■ STUDY MATERIAL:
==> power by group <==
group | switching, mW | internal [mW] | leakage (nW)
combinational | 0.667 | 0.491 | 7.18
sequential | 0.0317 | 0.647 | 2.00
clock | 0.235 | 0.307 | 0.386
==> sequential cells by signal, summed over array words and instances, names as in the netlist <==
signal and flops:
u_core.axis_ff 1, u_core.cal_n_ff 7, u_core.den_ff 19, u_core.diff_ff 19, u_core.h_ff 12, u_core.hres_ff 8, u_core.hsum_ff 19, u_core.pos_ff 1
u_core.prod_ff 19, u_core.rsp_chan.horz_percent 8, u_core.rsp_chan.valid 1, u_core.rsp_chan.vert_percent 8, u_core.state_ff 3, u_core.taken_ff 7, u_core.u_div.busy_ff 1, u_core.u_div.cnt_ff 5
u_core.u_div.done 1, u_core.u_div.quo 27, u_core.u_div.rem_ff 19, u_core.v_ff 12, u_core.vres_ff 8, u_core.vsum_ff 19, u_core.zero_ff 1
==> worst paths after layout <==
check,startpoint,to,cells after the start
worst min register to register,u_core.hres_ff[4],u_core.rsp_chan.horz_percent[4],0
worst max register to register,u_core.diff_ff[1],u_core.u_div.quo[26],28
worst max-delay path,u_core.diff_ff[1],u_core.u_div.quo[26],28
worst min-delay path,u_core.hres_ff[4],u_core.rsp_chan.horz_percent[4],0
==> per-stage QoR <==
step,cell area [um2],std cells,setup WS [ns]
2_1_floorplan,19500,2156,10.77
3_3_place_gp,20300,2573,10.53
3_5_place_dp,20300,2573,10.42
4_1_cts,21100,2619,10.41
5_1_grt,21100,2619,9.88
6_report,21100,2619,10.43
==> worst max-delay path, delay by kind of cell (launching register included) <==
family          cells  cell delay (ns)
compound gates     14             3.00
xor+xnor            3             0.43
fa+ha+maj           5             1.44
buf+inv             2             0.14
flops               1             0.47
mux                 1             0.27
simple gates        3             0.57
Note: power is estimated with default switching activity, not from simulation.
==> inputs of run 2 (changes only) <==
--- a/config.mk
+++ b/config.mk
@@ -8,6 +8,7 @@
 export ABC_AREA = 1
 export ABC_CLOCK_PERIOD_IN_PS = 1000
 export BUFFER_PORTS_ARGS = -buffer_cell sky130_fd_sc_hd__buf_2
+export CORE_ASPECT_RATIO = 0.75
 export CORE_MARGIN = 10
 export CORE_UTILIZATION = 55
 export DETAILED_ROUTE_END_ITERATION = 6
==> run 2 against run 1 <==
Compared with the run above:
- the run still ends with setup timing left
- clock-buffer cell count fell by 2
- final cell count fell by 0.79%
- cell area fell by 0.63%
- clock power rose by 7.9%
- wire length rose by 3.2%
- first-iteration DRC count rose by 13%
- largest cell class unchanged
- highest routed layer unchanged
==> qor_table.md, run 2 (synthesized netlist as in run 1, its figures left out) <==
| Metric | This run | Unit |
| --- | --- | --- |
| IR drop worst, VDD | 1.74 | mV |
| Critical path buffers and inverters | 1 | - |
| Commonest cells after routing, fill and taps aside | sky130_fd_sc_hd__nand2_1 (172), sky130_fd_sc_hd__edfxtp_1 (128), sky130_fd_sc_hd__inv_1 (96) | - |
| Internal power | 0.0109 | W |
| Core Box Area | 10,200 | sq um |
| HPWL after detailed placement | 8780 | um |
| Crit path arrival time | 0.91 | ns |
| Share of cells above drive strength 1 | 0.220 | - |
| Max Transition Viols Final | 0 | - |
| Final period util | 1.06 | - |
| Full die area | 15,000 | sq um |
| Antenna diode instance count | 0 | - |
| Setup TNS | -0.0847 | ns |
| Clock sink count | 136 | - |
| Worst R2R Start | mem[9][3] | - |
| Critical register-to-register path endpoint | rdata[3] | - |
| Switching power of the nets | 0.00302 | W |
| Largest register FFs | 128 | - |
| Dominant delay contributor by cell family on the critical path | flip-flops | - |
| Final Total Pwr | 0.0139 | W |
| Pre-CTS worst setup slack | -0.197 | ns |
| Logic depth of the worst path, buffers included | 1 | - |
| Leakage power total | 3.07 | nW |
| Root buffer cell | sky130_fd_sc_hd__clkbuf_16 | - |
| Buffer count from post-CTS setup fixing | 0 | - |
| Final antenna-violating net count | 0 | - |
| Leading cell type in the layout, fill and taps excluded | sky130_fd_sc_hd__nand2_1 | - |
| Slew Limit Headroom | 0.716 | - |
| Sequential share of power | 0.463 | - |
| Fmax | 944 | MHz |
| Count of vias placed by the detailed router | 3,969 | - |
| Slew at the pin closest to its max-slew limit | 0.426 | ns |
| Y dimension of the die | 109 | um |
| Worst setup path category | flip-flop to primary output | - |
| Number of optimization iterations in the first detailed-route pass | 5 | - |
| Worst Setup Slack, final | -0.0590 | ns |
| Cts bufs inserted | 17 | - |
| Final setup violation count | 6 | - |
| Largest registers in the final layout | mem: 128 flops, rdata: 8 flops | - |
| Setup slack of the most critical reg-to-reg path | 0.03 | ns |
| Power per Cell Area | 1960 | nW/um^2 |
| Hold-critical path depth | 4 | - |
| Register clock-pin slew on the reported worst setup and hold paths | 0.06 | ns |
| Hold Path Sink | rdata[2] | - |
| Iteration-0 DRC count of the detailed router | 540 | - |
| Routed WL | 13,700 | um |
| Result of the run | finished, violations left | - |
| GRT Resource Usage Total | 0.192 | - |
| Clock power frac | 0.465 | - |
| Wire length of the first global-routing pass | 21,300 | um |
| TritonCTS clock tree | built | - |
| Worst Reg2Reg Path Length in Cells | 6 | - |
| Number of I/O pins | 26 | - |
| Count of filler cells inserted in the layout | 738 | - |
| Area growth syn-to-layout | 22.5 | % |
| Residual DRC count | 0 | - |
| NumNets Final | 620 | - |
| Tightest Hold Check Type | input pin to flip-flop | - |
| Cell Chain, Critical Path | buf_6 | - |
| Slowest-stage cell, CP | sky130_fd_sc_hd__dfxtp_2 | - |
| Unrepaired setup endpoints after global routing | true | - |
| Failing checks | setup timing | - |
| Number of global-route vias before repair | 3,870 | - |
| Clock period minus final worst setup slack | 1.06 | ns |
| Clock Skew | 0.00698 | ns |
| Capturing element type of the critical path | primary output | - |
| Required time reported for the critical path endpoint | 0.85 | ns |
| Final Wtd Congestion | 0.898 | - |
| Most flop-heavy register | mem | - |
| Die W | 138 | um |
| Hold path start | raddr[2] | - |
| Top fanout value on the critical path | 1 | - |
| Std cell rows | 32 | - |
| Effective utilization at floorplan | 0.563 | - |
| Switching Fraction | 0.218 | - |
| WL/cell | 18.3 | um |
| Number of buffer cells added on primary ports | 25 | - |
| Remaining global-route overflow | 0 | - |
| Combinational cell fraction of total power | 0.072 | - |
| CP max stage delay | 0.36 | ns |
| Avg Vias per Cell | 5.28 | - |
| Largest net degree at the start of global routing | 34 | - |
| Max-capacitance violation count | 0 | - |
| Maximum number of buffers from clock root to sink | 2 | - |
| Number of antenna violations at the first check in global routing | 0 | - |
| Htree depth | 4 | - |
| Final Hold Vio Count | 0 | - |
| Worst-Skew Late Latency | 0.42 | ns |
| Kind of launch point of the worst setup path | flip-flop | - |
### config.mk
export PLATFORM = sky130hd
export DESIGN_NAME = vehicle_status_frame_receiver
export DESIGN_NICKNAME = d
export VERILOG_FILES = /design/src/design/vsfr_pkg.sv /design/src/design/vehicle_status_frame_receiver.sv /design/src/design/vsfr_framer.sv /design/src/design/vsfr_decode.sv
export SDC_FILE = /design/constraint.sdc
export NUM_CORES = 1
export LEC_CHECK = 0
export ABC_AREA = 1
export BUFFER_PORTS_ARGS = -buffer_cell sky130_fd_sc_hd__buf_4
export CELL_PAD_IN_SITES_DETAIL_PLACEMENT = 2
export CELL_PAD_IN_SITES_GLOBAL_PLACEMENT = 2
export CORE_MARGIN = 2
export CORE_UTILIZATION = 44
export CTS_CLUSTER_SIZE = 10
export DETAILED_ROUTE_END_ITERATION = 12
export PLACE_DENSITY = 0.86
export SETUP_SLACK_MARGIN = 0.5
export SYNTH_ARGS = -nofsm -noshare
export SYNTH_HDL_FRONTEND = slang
export SYNTH_HIERARCHICAL = 1
export SYNTH_SLANG_ARGS = --single-unit
### constraint.sdc
create_clock -name clk -period 3.9 [get_ports clk]
set_clock_uncertainty 0.1 [all_clocks]
set_input_delay 0.585 -clock clk [delete_from_list [all_inputs] [get_ports clk]]
set_output_delay 0.585 -clock clk [all_outputs]
set_load 0.02 [all_outputs]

■ WORK REQUIRED:
The answer consists of the lines above that include the word "rose", each copied exactly.

■ OUTPUT FOR THIS TASK:
- clock power rose by 7.9%
- wire length rose by 3.2%
- first-iteration DRC count rose by 13%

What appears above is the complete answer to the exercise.